◆ **Exercise goal**
The entries below hold a line with "worst paths after" and a line with "worst min-delay path". Return those lines and all that lie between them, exactly and only.

◇ ◇ ◇ ◇

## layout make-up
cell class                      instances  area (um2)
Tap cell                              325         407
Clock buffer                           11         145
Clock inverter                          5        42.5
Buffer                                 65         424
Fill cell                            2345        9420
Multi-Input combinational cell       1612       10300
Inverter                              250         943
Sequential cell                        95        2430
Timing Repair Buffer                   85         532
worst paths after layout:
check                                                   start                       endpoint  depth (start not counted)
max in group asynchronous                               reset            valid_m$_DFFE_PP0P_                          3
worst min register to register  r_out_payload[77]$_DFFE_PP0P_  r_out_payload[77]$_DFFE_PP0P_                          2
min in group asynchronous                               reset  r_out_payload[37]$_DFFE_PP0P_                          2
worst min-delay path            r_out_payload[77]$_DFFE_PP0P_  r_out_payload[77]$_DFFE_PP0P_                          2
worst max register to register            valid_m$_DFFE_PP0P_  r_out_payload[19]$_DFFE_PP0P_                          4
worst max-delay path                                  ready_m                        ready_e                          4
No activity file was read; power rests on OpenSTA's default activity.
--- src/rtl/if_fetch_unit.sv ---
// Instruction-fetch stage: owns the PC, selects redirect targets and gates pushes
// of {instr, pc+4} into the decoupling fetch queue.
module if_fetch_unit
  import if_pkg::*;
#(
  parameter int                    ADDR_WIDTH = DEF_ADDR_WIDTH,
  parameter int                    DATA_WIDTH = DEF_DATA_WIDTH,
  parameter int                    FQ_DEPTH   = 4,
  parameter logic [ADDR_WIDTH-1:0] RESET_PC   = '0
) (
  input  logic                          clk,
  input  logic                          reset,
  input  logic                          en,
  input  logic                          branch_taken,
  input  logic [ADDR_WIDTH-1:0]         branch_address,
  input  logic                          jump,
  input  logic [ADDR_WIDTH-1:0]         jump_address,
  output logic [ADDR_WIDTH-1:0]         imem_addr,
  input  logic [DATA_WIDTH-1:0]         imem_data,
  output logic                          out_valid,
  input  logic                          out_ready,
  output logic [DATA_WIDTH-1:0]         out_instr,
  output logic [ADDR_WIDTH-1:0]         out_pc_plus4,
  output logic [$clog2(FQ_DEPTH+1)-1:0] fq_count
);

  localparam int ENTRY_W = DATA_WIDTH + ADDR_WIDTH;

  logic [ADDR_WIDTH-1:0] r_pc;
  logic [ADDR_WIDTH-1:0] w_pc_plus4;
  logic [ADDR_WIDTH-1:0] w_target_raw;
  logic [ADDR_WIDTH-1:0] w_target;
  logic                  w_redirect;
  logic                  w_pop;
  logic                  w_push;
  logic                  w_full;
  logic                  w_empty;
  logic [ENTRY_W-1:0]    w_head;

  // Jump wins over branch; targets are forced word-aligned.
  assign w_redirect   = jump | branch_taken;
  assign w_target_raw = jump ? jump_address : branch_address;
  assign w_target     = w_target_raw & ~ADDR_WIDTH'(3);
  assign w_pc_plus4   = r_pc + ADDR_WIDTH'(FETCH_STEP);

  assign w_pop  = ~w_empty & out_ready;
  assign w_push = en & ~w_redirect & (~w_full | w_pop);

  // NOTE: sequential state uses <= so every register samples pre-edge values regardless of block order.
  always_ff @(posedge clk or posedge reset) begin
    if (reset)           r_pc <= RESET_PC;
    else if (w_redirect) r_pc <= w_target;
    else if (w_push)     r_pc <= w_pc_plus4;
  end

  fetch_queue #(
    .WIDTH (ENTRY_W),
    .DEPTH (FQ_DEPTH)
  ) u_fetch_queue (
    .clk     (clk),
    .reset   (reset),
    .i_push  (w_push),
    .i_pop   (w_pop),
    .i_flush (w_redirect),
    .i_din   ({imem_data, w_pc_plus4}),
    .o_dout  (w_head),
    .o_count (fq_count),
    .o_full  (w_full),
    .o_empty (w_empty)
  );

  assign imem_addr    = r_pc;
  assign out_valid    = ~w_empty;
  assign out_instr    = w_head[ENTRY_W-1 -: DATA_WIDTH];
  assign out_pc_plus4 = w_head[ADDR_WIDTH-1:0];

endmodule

◇ ◇ ◇ ◇

◆ **Expected answer**
worst paths after layout:
check                                                   start                       endpoint  depth (start not counted)
max in group asynchronous                               reset            valid_m$_DFFE_PP0P_                          3
worst min register to register  r_out_payload[77]$_DFFE_PP0P_  r_out_payload[77]$_DFFE_PP0P_                          2
min in group asynchronous                               reset  r_out_payload[37]$_DFFE_PP0P_                          2
worst min-delay path            r_out_payload[77]$_DFFE_PP0P_  r_out_payload[77]$_DFFE_PP0P_                          2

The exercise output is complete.